• **What you have to do**:
Retype the entries below exactly, but begin at the line containing "hp-class = reg -> reg" and end at the last line.

• **Provided data**:
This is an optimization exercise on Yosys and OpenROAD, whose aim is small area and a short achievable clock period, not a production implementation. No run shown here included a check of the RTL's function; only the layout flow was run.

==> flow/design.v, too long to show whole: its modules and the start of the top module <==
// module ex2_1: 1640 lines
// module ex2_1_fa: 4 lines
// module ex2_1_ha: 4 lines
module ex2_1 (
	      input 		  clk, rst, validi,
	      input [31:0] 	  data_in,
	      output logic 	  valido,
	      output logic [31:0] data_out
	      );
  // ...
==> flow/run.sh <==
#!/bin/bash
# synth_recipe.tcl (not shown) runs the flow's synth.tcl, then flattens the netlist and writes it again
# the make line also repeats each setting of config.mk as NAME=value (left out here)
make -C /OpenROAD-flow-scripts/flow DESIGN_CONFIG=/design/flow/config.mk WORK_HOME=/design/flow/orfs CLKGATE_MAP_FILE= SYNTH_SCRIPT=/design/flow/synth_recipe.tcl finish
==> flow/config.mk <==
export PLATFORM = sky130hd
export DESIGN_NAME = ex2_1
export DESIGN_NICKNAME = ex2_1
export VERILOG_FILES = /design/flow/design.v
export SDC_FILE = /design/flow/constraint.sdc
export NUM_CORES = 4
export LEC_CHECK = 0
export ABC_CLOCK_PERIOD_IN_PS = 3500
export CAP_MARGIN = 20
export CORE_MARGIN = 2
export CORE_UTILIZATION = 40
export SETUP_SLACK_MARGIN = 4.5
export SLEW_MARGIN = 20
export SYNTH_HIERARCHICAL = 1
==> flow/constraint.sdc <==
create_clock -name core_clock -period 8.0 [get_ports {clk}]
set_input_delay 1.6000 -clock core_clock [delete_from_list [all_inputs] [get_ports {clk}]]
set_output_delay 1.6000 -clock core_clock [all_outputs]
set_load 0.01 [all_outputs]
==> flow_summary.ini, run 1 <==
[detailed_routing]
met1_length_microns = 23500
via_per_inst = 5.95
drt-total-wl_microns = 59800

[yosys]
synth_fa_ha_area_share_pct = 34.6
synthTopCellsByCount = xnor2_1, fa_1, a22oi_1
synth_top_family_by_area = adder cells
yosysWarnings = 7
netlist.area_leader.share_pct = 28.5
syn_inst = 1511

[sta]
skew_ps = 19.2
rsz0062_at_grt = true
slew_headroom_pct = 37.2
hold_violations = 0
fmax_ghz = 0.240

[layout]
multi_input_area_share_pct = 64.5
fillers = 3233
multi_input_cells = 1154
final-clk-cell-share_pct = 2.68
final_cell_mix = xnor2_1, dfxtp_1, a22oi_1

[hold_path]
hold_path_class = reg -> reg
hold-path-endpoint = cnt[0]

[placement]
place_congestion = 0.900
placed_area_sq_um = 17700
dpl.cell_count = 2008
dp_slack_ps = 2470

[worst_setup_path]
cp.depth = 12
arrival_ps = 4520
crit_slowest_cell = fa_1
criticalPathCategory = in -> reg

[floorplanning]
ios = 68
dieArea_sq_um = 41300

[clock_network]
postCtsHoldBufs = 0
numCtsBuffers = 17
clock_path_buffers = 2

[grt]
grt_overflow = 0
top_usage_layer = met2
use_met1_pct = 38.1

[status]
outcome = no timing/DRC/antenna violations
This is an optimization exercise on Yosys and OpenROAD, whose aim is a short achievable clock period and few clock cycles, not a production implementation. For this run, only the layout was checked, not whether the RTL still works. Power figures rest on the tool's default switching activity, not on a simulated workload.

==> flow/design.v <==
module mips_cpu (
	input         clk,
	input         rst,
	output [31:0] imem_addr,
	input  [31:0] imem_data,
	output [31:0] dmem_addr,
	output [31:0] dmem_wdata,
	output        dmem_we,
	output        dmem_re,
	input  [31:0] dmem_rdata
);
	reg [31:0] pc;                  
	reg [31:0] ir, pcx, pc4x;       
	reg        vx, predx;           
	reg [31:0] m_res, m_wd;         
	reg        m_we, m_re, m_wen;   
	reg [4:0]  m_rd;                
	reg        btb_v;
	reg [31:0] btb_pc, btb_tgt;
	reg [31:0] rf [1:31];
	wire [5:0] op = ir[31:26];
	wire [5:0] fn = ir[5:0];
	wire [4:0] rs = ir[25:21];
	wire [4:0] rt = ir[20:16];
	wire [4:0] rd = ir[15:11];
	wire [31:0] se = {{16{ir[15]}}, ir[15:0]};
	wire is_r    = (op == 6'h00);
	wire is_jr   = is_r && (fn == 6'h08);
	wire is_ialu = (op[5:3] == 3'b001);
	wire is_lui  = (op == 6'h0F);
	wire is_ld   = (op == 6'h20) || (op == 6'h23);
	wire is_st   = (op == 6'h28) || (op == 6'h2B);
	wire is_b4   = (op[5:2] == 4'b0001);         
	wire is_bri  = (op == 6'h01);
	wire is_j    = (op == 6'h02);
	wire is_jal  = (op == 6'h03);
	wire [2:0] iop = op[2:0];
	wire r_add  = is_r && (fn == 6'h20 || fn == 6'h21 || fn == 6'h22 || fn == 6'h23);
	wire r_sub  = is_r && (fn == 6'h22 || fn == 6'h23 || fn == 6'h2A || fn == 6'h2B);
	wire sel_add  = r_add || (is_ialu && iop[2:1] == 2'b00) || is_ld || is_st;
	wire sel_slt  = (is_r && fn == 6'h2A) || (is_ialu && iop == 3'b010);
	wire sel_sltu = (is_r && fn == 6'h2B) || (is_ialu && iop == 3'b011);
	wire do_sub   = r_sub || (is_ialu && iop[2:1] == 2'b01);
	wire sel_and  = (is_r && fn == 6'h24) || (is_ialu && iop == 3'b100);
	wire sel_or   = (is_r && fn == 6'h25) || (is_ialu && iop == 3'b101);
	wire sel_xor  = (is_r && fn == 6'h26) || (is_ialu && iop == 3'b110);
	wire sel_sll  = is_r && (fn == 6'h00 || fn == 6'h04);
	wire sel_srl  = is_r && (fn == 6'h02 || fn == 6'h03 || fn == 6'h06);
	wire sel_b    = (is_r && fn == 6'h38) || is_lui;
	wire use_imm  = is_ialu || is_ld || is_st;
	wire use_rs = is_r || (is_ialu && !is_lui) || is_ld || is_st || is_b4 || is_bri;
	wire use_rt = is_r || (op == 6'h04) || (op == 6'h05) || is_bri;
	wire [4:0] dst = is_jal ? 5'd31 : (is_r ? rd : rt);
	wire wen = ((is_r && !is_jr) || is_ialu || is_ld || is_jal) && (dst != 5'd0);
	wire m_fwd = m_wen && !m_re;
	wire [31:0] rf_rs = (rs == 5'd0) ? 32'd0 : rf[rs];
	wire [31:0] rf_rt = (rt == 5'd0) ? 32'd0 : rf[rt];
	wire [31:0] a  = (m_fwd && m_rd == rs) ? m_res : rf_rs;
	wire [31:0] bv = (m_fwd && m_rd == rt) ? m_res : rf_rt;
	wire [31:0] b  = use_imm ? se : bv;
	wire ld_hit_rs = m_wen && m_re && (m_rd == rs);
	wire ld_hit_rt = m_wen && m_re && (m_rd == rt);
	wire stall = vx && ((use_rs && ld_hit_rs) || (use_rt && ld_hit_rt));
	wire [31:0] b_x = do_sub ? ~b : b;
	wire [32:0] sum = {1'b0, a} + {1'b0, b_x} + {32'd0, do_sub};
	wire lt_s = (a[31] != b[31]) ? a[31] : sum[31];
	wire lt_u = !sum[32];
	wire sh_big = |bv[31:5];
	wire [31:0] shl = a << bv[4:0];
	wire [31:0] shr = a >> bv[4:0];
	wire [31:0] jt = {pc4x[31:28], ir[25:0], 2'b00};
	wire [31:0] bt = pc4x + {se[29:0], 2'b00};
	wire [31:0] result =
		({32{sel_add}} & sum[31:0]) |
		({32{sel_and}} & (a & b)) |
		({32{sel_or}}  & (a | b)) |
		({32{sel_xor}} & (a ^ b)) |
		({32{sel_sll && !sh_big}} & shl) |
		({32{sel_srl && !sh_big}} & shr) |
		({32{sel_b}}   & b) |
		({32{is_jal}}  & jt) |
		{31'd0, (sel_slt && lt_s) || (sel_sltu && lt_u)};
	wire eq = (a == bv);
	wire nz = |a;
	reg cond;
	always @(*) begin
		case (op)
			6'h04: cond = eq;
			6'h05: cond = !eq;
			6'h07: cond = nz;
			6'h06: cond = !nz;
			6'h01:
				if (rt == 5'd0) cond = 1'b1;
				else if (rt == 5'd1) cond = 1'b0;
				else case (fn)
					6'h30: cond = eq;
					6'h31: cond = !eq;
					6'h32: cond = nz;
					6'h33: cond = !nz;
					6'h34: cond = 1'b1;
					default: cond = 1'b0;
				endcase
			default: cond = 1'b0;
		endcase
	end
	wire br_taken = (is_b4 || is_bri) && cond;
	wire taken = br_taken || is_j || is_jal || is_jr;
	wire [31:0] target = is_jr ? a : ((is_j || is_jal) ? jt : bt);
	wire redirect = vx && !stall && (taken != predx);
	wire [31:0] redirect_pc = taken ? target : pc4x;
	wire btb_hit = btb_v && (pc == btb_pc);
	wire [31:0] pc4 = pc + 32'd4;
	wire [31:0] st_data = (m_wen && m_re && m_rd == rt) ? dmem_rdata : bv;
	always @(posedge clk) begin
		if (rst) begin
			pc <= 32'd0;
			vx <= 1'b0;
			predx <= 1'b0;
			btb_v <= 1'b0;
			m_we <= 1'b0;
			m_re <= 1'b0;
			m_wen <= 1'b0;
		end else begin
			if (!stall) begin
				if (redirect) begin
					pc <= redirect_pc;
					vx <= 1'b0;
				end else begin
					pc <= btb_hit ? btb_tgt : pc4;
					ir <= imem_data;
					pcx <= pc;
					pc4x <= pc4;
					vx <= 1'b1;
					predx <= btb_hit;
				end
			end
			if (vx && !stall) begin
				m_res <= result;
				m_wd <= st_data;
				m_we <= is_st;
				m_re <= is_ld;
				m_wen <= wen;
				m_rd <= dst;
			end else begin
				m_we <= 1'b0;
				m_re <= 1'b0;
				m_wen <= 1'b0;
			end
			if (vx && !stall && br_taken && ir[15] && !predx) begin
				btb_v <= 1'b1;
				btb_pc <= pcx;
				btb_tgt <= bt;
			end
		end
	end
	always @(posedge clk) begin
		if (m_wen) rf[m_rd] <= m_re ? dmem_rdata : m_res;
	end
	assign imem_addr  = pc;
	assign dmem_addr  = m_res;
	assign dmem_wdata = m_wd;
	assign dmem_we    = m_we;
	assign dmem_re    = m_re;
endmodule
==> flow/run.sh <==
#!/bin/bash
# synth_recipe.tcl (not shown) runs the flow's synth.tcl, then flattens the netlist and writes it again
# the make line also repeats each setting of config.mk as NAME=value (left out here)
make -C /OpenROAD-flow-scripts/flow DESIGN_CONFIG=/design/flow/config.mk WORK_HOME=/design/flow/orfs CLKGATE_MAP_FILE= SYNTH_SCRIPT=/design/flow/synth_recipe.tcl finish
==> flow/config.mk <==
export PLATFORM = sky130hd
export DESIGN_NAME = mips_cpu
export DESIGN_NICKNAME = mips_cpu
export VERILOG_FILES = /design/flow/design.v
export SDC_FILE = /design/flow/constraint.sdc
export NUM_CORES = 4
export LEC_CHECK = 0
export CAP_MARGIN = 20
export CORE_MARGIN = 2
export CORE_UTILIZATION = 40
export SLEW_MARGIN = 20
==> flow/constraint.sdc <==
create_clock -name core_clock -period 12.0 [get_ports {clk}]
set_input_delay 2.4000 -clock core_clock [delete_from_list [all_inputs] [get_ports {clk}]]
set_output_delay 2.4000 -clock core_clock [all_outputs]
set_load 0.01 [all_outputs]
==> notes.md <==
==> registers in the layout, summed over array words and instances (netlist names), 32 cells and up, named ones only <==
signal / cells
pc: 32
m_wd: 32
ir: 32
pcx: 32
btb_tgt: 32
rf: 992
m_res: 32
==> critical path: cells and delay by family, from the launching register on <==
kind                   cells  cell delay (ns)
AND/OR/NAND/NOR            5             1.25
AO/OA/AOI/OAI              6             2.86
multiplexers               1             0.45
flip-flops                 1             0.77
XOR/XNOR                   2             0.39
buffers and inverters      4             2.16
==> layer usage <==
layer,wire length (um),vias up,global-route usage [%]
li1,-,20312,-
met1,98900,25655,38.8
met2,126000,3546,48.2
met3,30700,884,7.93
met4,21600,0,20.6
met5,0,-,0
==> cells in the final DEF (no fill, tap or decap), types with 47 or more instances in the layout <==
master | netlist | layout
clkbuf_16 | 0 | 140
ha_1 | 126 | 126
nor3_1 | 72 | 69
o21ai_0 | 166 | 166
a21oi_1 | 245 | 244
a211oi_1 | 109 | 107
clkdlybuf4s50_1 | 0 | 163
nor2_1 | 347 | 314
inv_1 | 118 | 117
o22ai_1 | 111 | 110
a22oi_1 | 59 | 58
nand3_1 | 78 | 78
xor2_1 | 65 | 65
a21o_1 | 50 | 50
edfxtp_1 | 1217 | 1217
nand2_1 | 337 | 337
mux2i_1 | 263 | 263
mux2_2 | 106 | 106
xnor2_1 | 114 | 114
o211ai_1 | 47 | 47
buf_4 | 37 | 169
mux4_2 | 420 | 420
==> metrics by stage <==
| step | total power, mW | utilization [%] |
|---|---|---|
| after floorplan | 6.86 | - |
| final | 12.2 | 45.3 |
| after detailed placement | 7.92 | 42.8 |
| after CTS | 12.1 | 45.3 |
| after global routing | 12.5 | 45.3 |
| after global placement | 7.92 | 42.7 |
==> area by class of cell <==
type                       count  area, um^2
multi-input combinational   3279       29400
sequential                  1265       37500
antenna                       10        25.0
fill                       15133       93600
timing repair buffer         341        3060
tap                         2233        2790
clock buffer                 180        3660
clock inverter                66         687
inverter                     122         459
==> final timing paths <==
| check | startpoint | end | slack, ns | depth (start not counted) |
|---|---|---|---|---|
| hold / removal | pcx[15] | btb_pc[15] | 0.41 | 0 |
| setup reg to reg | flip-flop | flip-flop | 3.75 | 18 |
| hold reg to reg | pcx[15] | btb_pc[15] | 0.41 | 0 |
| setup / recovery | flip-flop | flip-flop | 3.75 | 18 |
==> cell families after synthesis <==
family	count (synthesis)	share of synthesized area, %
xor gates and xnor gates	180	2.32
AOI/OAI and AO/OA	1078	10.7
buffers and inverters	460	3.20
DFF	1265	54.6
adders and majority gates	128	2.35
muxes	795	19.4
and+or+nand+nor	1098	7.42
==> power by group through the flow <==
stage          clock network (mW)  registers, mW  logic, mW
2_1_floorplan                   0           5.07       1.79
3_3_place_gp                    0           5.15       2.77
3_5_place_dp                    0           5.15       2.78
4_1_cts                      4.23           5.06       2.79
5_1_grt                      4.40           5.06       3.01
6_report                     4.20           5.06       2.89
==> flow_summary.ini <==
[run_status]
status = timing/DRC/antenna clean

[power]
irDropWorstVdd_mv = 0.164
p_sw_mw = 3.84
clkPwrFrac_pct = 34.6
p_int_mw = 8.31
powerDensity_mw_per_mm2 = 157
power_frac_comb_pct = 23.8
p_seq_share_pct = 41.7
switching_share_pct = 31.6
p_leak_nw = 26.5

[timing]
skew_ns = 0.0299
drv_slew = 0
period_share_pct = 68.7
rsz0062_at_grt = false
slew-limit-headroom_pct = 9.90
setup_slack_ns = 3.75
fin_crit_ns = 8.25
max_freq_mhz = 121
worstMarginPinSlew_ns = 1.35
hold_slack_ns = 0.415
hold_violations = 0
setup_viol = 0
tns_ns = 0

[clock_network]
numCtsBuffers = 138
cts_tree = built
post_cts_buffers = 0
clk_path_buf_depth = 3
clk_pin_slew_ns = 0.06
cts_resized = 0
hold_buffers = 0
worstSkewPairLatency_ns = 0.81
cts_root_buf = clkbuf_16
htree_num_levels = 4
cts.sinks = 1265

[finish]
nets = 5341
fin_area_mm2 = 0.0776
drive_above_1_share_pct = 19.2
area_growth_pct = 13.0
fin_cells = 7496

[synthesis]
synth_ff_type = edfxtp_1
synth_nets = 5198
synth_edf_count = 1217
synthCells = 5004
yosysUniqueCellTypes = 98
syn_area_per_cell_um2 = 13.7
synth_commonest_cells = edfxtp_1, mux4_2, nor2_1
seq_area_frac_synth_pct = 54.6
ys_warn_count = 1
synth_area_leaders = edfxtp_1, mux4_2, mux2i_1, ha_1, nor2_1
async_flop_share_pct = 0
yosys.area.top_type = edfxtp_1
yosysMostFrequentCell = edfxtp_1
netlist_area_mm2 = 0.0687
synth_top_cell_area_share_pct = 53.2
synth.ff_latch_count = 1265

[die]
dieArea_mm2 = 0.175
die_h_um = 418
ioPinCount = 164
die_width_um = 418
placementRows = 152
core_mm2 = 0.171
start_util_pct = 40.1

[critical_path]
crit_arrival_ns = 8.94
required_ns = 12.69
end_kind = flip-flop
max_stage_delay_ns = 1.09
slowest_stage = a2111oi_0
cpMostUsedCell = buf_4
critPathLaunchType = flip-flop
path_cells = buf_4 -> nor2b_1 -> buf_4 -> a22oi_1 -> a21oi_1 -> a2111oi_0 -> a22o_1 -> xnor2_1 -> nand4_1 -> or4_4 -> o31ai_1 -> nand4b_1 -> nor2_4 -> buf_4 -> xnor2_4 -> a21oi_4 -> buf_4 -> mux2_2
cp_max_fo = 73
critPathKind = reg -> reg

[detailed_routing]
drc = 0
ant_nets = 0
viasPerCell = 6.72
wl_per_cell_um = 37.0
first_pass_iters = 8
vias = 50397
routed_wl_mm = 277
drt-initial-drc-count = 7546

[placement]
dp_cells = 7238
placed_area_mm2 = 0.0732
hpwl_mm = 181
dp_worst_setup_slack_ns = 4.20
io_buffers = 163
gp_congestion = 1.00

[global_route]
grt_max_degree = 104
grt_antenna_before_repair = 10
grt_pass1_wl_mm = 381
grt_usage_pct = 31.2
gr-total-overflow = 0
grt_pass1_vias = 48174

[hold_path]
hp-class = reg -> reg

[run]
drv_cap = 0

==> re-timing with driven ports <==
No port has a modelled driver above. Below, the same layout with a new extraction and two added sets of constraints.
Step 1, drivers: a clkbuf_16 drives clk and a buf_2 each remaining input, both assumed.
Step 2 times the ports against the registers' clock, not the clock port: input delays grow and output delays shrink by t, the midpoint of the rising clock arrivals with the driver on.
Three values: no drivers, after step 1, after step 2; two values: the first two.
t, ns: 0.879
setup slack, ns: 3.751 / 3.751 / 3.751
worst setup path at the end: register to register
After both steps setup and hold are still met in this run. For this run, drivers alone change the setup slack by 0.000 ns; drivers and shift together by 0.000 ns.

• **Expected output**:
hp-class = reg -> reg

[run]
drv_cap = 0

==> re-timing with driven ports <==
No port has a modelled driver above. Below, the same layout with a new extraction and two added sets of constraints.
Step 1, drivers: a clkbuf_16 drives clk and a buf_2 each remaining input, both assumed.
Step 2 times the ports against the registers' clock, not the clock port: input delays grow and output delays shrink by t, the midpoint of the rising clock arrivals with the driver on.
Three values: no drivers, after step 1, after step 2; two values: the first two.
t, ns: 0.879
setup slack, ns: 3.751 / 3.751 / 3.751
worst setup path at the end: register to register
After both steps setup and hold are still met in this run. For this run, drivers alone change the setup slack by 0.000 ns; drivers and shift together by 0.000 ns.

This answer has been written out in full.